### src/rtl/cache_ctrl_pkg.sv
// Shared types and constants for the cache controller FSM and its memory timer.
package cache_ctrl_pkg;

   localparam int CACHE_CTRL_DEF_LATENCY = 4;

   typedef enum logic [1:0] {
      IDLE      = 2'd0,
      COMPARE   = 2'd1,
      WRITEBACK = 2'd2,
      ALLOCATE  = 2'd3
   } cache_ctrl_state_t;

endpackage

### src/rtl/cache_controller_timer.sv
// Fixed-latency memory transfer timer: counts 0..MEM_LATENCY-1 while start is high,
// flags the final count and wraps to 0 so back-to-back transfers need no extra clear.
module mem_latency_timer
   import cache_ctrl_pkg::*;
#(
   parameter int MEM_LATENCY = CACHE_CTRL_DEF_LATENCY
) (
   input  logic clk,
   input  logic start,
   input  logic clear,
   output logic last
);

   localparam int TW = $clog2(MEM_LATENCY + 1);

   logic [TW-1:0] r_count;

   assign last = start && (r_count == TW'(MEM_LATENCY - 1));

   always_ff @(posedge clk) begin
      if (clear) begin
         r_count <= '0;
      end else if (start) begin
         r_count <= last ? '0 : r_count + 1'b1;
      end
   end

endmodule

### src/rtl/cache_controller.sv
// Cache control FSM: hit/miss sequencing, dirty write-back, line fill and re-compare.
// Optional hit/miss/write-back counters are compiled in with CACHE_CTRL_STATS_EN.
module cache_controller
   import cache_ctrl_pkg::*;
#(
   parameter int MEM_LATENCY = CACHE_CTRL_DEF_LATENCY
) (
   input  logic        clk,
   input  logic        rst_b,
   input  logic        cpu_req,
   input  logic        cpu_we,
   input  logic        cpu_is_byte,
   input  logic        hit,
   input  logic        dirty_bit,
   output logic        cpu_done,
   output logic        busy,
   output logic        cache_we,
   output logic        cache_in_select,
   output logic        mem_in_select,
   output logic        is_byte,
   output logic        mem_we,
   output logic        mem_re
`ifdef CACHE_CTRL_STATS_EN
   ,
   output logic [31:0] hit_count,
   output logic [31:0] miss_count,
   output logic [31:0] wb_count
`endif
);

   cache_ctrl_state_t r_state;
   logic              r_we;
   logic              r_byte;
   logic              w_mem_active;
   logic              w_last;

   assign w_mem_active = (r_state == WRITEBACK) || (r_state == ALLOCATE);

   mem_latency_timer #(
      .MEM_LATENCY(MEM_LATENCY)
   ) u_timer (
      .clk  (clk),
      .start(w_mem_active),
      .clear(rst_b),
      .last (w_last)
   );

   always_ff @(posedge clk) begin
      if (rst_b) begin
         r_state <= IDLE;
         r_we    <= 1'b0;
         r_byte  <= 1'b0;
      end else begin
         case (r_state)
            IDLE: begin
               if (cpu_req) begin
                  r_we    <= cpu_we;
                  r_byte  <= cpu_is_byte;
                  r_state <= COMPARE;
               end
            end
            COMPARE: begin
               if (hit)            r_state <= IDLE;
               else if (dirty_bit) r_state <= WRITEBACK;
               else                r_state <= ALLOCATE;
            end
            WRITEBACK: if (w_last) r_state <= ALLOCATE;
            ALLOCATE:  if (w_last) r_state <= COMPARE;
            default:   r_state <= IDLE;
         endcase
      end
   end

   // The store lands in the same cycle as the hit, so cpu_done and the write coincide.
   always_comb begin
      cpu_done        = 1'b0;
      busy            = (r_state != IDLE);
      cache_we        = 1'b0;
      cache_in_select = 1'b0;
      mem_in_select   = 1'b0;
      is_byte         = 1'b0;
      mem_we          = 1'b0;
      mem_re          = 1'b0;
      case (r_state)
         COMPARE: begin
            if (hit) begin
               cpu_done        = 1'b1;
               cache_we        = r_we;
               cache_in_select = r_we;
               is_byte         = r_we && r_byte;
            end
         end
         WRITEBACK: begin
            mem_in_select = 1'b1;
            mem_we        = 1'b1;
         end
         ALLOCATE: begin
            mem_re   = 1'b1;
            cache_we = w_last;
         end
         default: ;
      endcase
   end

`ifdef CACHE_CTRL_STATS_EN
   logic r_refilled;

   // A hit that follows this request's own fill is not a true hit.
   always_ff @(posedge clk) begin
      if (rst_b) begin
         hit_count  <= '0;
         miss_count <= '0;
         wb_count   <= '0;
         r_refilled <= 1'b0;
      end else begin
         if (r_state == IDLE) begin
            r_refilled <= 1'b0;
         end else if ((r_state == ALLOCATE) && w_last) begin
            r_refilled <= 1'b1;
         end
         if (r_state == COMPARE) begin
            if (!hit) begin
               miss_count <= miss_count + 32'd1;
               if (dirty_bit) wb_count <= wb_count + 32'd1;
            end else if (!r_refilled) begin
               hit_count <= hit_count + 32'd1;
            end
         end
      end
   end
`endif

endmodule

### config.mk
export PLATFORM = sky130hd
export DESIGN_NAME = cache_controller
export DESIGN_NICKNAME = d
export VERILOG_FILES = /design/src/rtl/cache_ctrl_pkg.sv /design/src/rtl/cache_controller_timer.sv /design/src/rtl/cache_controller.sv
export SDC_FILE = /design/constraint.sdc
export NUM_CORES = 1
export LEC_CHECK = 0
export CAP_MARGIN = 20
export CORE_MARGIN = 3
export CORE_UTILIZATION = 25
export DETAILED_ROUTE_END_ITERATION = 10
export HOLD_SLACK_MARGIN = 0.06
export SLEW_MARGIN = 25
export SYNTH_ARGS = -nofsm -noshare
export SYNTH_HDL_FRONTEND = slang
export SYNTH_HIERARCHICAL = 1
export SYNTH_SLANG_ARGS = --single-unit
### constraint.sdc
create_clock -name clk -period 2.15 [get_ports clk]
set_input_delay 0.3225 -clock clk [delete_from_list [all_inputs] [get_ports clk]]
set_output_delay 0.3225 -clock clk [all_outputs]
set_load 0.005 [all_outputs]
==> metrics.cfg, run 1 <==
[status]
status=completed

[final_layout]
antennaDiodeCount=0
drive_gt1_frac=0.1127
layout_commonest_cell=clkdlybuf4s50_1
final_cell_mix=clkdlybuf4s50_1, nand2_1, ha_1, dfxtp_1, nand2b_1
layout.nets=85
syn_to_final_growth_pct=46.35
nFillCells=163

[global_route]
grt_util_all_layers=0.09274
met1_usage=0.1118
grt_max_degree=9
gr-usage-met3=0.02214
grt-ovfl-total=0
grt_pass1_vias=350
grt_pass1_wl_um=1442
top_usage_layer=met2
antenna_found_initial=0
use_met2=0.1354

[worst_setup_path]
path_class=register to output port
crit_path_frequent_cell=nand2_1
cp.required_ps=1830
start_kind=register
path_cells=inv_1, ha_1, or2_2, nand2_1, nor2_1, o21ai_1, nand2_1, dlygate4sd2_1
crit_path_top_delay_cell=dfxtp_4
crit_fanout=5
crit_path_end_kind=output port
cp.arrival_ps=1720
max_stage_delay_ps=360

[clock_network]
cts_buffers=3
htree_levels=1
clk_path_buf_depth=2
cts_tree=built
clk_latency_ps=250
cts_num_sinks=7
root_buffer=clkbuf_4
path_clk_slew_ps=50

[synth]
ys.flop_type=dfxtp_1
syn_inst=52
syn_avg_cell_area_um2=8.566
ys_seq_area_frac=0.3146
async_flop_share=0
synth_edf_count=0
ys_warn_count=6
syn-num-nets=65
syn_area_um2=445.4
ys_ff_latch=7
ys_types=23

[timing]
setup_tns_ps=0
final.min_clock_period_ps=2039
tightest_slew_ps=301.1
finalCritPeriodShare=0.9482
rsz0062_at_grt=no
finalHoldViolCount=0
finalMaxSlewViolations=0
finalClockSkew_ps=1.457
fmax_ghz=0.4905
slew_headroom=0.7987
setup_viol_count_final=0

[floorplanning]
chipHeight_um=48.21
start_util=0.2794
pin_count=15
core-area_mm2=0.001594
die_area_mm2=0.002324
die_w_um=48.21
rows=14

[power_and_ir_drop]
leakagePower_nw=0.2843
ir_drop_mv=0.2593
power_mw=0.3543
pwr_density_cell_mw_per_mm2=543.5

[detailed_routing]
routed_wl_um=912
post_drt_wl_per_cell_um=9.600
via_per_inst=4.200
drt_pass1_iterations=4
vias=399
drcViolationCount=0
drt_iter0_drc=5
ant_nets=0

[placement]
dpl.hpwl_um=731.2
io_buffer_count=14
gp_congestion=0.6675

[job]
max_cap_viol_count=0

[hold_path]
hp-class=register to register

-- path summary, 6_finish.rpt --
check	start	endpoint	slack (ps)	depth (start not counted)
max	r_state[0]	cache_we	110	8
min	r_byte	r_byte	460	2
max reg2reg	r_state[0]	r_state[1]	570	8
min reg2reg	r_byte	r_byte	460	2
-- metal layers --
metal  vias to the layer above  wire, um
li1                        212         -
met1                       177       457
met2                         8       398
met3                         2        37
met4                         0        19
met5                         -         0
-- cell families (layout without fill, tap and decap cells) --
kind of cell / count (synthesis) / count (layout) / synth area share
AOI/OAI and AO/OA: 8 / 8 / 0.1124
muxes: 2 / 2 / 0.04495
and+or+nand+nor: 25 / 25 / 0.3175
buffers and inverters: 4 / 23 / 0.04214
DFF: 7 / 7 / 0.3146
adders and majority gates: 6 / 6 / 0.1685
-- metrics by stage --
step	setup WS [ps]	instance area [um^2]	hold WS, ps	util	instances
2_1_floorplan	488.0	445.4	384.9	-	52
3_3_place_gp	99.30	623.1	447.9	0.3909	91
3_5_place_dp	75.84	623.1	450.0	0.3909	91
4_1_cts	94.84	651.9	457.5	0.4089	95
5_1_grt	13.24	651.9	495.6	0.4089	95
6_report	111.4	651.9	455.7	0.4089	95
-- Yosys cell counts (2+ instances only) --
| library cell | n | share of area |
|---|---|---|
| nand3_1 | 2 | 0.022 |
| nand2b_1 | 4 | 0.056 |
| mux2i_1 | 2 | 0.045 |
| o21ai_0 | 2 | 0.022 |
| nor2_1 | 2 | 0.017 |
| nand2_1 | 7 | 0.059 |
| inv_1 | 3 | 0.025 |
| ha_1 | 6 | 0.17 |
| a21oi_1 | 3 | 0.034 |
| nor3b_1 | 2 | 0.034 |
| dfxtp_1 | 7 | 0.31 |
-- critical path: cells and delay by family (launching register included) --
family / cells / cell delay (ps)
AND/OR/NAND/NOR: 4 / 470
adder cells (fa/ha/maj): 1 / 200
AO/OA/AOI/OAI: 1 / 120
buffers and inverters: 2 / 310
flip-flops: 1 / 360
-- power breakdown --
part,internal (mW),switching [mW],total (mW)
registers,0.139,0.00752,0.147
clock network,0.0709,0.0502,0.121
logic,0.0498,0.0368,0.0865
-- state kept, by name, summed over array words and instances, names as in the netlist --
register	cells
r_we	1
r_byte	1
u_timer/r_count	3
r_state	2
-- timing repair --
action | 4_1_cts | 5_1_grt
resized for setup | 4 | 0
hold buffers | 0 | 0
buffers inserted | 0 | 0
setup endpoints to repair | 1 | 0
endpoints found under the hold margin | 0 | 0
-- final cells by class --
cell class                      instances  area, um^2  area share
Clock buffer                            4       26.28     0.04031
Inverter                                3       11.26     0.01727
Multi-Input combinational cell         41       286.5      0.4395
Sequential cell                         7       143.9      0.2207
Tap cell                               24       30.03     0.04607
Timing Repair Buffer                   16       153.9      0.2361
Power figures use the tool's default switching activity.
==> inputs of run 2 (changes only) <==
==> constraint.sdc (replaced) <==
create_clock -name clk -period 1.9 [get_ports clk]
set_input_delay 0.285 -clock clk [delete_from_list [all_inputs] [get_ports clk]]
set_output_delay 0.285 -clock clk [all_outputs]
set_load 0.005 [all_outputs]
==> run 2 against run 1 <==
Net effect: flip-flop and latch count stayed put; cell count grew 6.3%; combinational power grew 38%; count of clock-buffer cells in the layout unchanged; sequential power is 12% higher; worst setup slack got worse by 58 ps; register-to-register slack worse by 260 ps.
==> metrics.cfg, run 2 (same netlist as run 1, synthesis figures left out) <==
[floorplanning]
chipHeight_um=48.21  ; unchanged
die_area_mm2=0.002324  ; unchanged
core-area_mm2=0.001594  ; unchanged
start_util=0.2794  ; unchanged
pin_count=15  ; unchanged
die_w_um=48.21  ; unchanged
rows=14  ; unchanged

[final_layout]
final_cell_mix=clkdlybuf4s50_1, buf_4, nand2_1  ; was clkdlybuf4s50_1, nand2_1, ha_1, dfxtp_1, nand2b_1
layout.nets=91  ; was 85
syn_to_final_growth_pct=61.52  ; was 46.35%
fin_util=0.4513  ; was 0.4089
layout_commonest_cell=clkdlybuf4s50_1  ; unchanged
biggestRegsByFlops=u_timer/r_count x3, r_state x2  ; unchanged
largest_reg_flops=3  ; unchanged
top_register=u_timer/r_count  ; unchanged
drive_gt1_frac=0.2857  ; was 0.1127
nFillCells=162  ; was 163
antennaDiodeCount=0  ; unchanged

[detailed_routing]
drcViolationCount=0  ; unchanged
drt_pass1_iterations=2  ; was 4
ant_nets=0  ; unchanged
post_drt_wl_per_cell_um=10.33  ; was 9.600 um
routed_wl_um=1043  ; was 912 um
vias=430  ; was 399
via_per_inst=4.257  ; was 4.200
drt_iter0_drc=1  ; was 5

[timing]
slew_headroom=0.7859  ; was 0.7987
finalMaxSlewViolations=0  ; unchanged
finalClockSkew_ps=1.655  ; was 1.457 ps
finalCritPeriodShare=0.9721
fin_worst_hold_slack_ps=453.0  ; was 455.7 ps
tightest_slew_ps=320.1  ; was 301.1 ps
finalHoldViolCount=0  ; unchanged
final.min_clock_period_ps=1847
setup_viol_count_final=0  ; unchanged
fmax_ghz=0.5414

[clock_network]
cts_buffers=3  ; unchanged
path_clk_slew_ps=50  ; about the same
clk_latency_ps=250  ; about the same
htree_levels=1  ; unchanged
root_buffer=clkbuf_4  ; unchanged
clk_path_buf_depth=2  ; unchanged
cts_tree=built  ; unchanged
cts_num_sinks=7  ; unchanged

[worst_setup_path]
cp.required_ps=1620  ; was 1830 ps
crit_fanout=3  ; was 5
start_kind=register  ; unchanged
ff2ff_setup_slack_ps=310  ; was 570 ps
cp.arrival_ps=1560  ; was 1720 ps
path_class=register to output port  ; unchanged
worst-r2r-cell-count=9  ; was 8
r2r_start=r_state[0]  ; unchanged
crit_path_end_kind=output port  ; unchanged
cp-startpoint=r_state[0]  ; unchanged
timing.rr.end=r_state[0]  ; was r_state[1]
crit_end=cache_in_select  ; was cache_we

[power_and_ir_drop]
pwr_density_cell_mw_per_mm2=580.6  ; was 543.5 mW/mm^2
p_sw_frac=0.2627  ; was 0.2666
pwr-share-comb=0.284  ; was 0.244
p_clk_frac=0.324  ; was 0.342
ir_drop_mv=0.2707  ; was 0.2593 mV
p_int_mw=0.3080  ; was 0.2598 mW
leakagePower_nw=0.3236  ; was 0.2843 nW
seqPwrFrac=0.392  ; was 0.414
switchingPower_mw=0.1097  ; was 0.09445 mW

[placement]
gp_congestion=0.6492  ; was 0.6675
dpl.hpwl_um=781.6  ; was 731.2 um
io_buffer_count=14  ; unchanged

[global_route]
grt_pass1_vias=405  ; was 350
antenna_found_initial=0  ; unchanged
grt_util_all_layers=0.09670  ; was 0.09274
grt_max_degree=9  ; unchanged
grt_pass1_wl_um=1573  ; was 1442 um
grt-ovfl-total=0  ; unchanged

[hold_path]
hp-class=register to register  ; unchanged

[status]
status=completed  ; unchanged

[job]
max_cap_viol_count=0  ; unchanged

## run 2: cell count changes in the layout (fill, tap and decap cells not counted), sizes merged
cell,change
dlymetal6s2s,+1
clkdlybuf4s50,-1
buf,+6
clkdlybuf4s15,+1
dlygate4sd2,-1
## run 2: area by class of cell
class,instances,area [um^2],share of cell area
Multi-Input combinational cell,41,306.5,0.4261
Inverter,3,11.26,0.01565
Tap cell,24,30.03,0.04174
Timing Repair Buffer,22,202.7,0.2817
Sequential cell,7,142.6,0.1983
Clock buffer,4,26.28,0.03652
## run 2: metal layers
layer / track usage / routed length [um]
met1: 0.1302 / 504
met2: 0.1432 / 510
met3: 0.02214 / 29
met4: 0.04839 / 0
met5: 0 / 0
## run 2: critical path, cell delays in order, from the launching register on
cell and delay, ps:
dfxtp_2 330, buf_4 120, ha_2 180, and3_4 190, clkdlybuf4s50_1 490
## run 2: power by group through the flow
stage	Clock (mW)	Combinational, mW	Sequential, mW
2_1_floorplan	0	0.0555	0.165
3_3_place_gp	0	0.113	0.165
3_5_place_dp	0	0.114	0.165
4_1_cts	0.139	0.115	0.163
5_1_grt	0.148	0.133	0.165
6_report	0.135	0.119	0.164
## run 2: how the worst min path moves through the flow
stage | from | endpoint | slack (ps) | cells past startpoint
6_report | r_byte | r_byte | 450 | 2
5_1_grt | r_byte | r_byte | 490 | 2
4_1_cts | r_byte | r_byte | 460 | 2
3_5_place_dp | r_byte | r_byte | 450 | 2
3_3_place_gp | r_byte | r_byte | 450 | 2
2_1_floorplan | rst_b | u_timer/r_count[0] | 350 | 1
## run 2: stage by stage
stage | std cells | area (um^2) | power [mW] | setup TNS [ps] | setup slack [ps]
after CTS | 100 | 691.9 | 0.4171 | 0 | 2.498
after global placement | 96 | 660.6 | 0.2776 | -17.40 | -17.40
after detailed placement | 96 | 660.6 | 0.2788 | -43.56 | -43.56
after floorplan | 52 | 445.4 | 0.2210 | 0 | 275.5
after global routing | 101 | 719.4 | 0.4458 | -0.1708 | -0.1708
final | 101 | 719.4 | 0.4177 | 0 | 53.05
## run 2: what timing repair did
item / CTS / global route
hold buffers: 0 / 0
setup buffers: 0 / 1
setup endpoints to repair: 2 / 4
pin swaps: 0 / 1
resized for setup: 5 / 9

→ WHAT THIS TASK INVOLVES
Output only a verbatim copy of the lines spanning from the line that contains "setup endpoints to repair: 2 / 4" to the end of the records above.

→ EXERCISE SOLUTION
setup endpoints to repair: 2 / 4
pin swaps: 0 / 1
resized for setup: 5 / 9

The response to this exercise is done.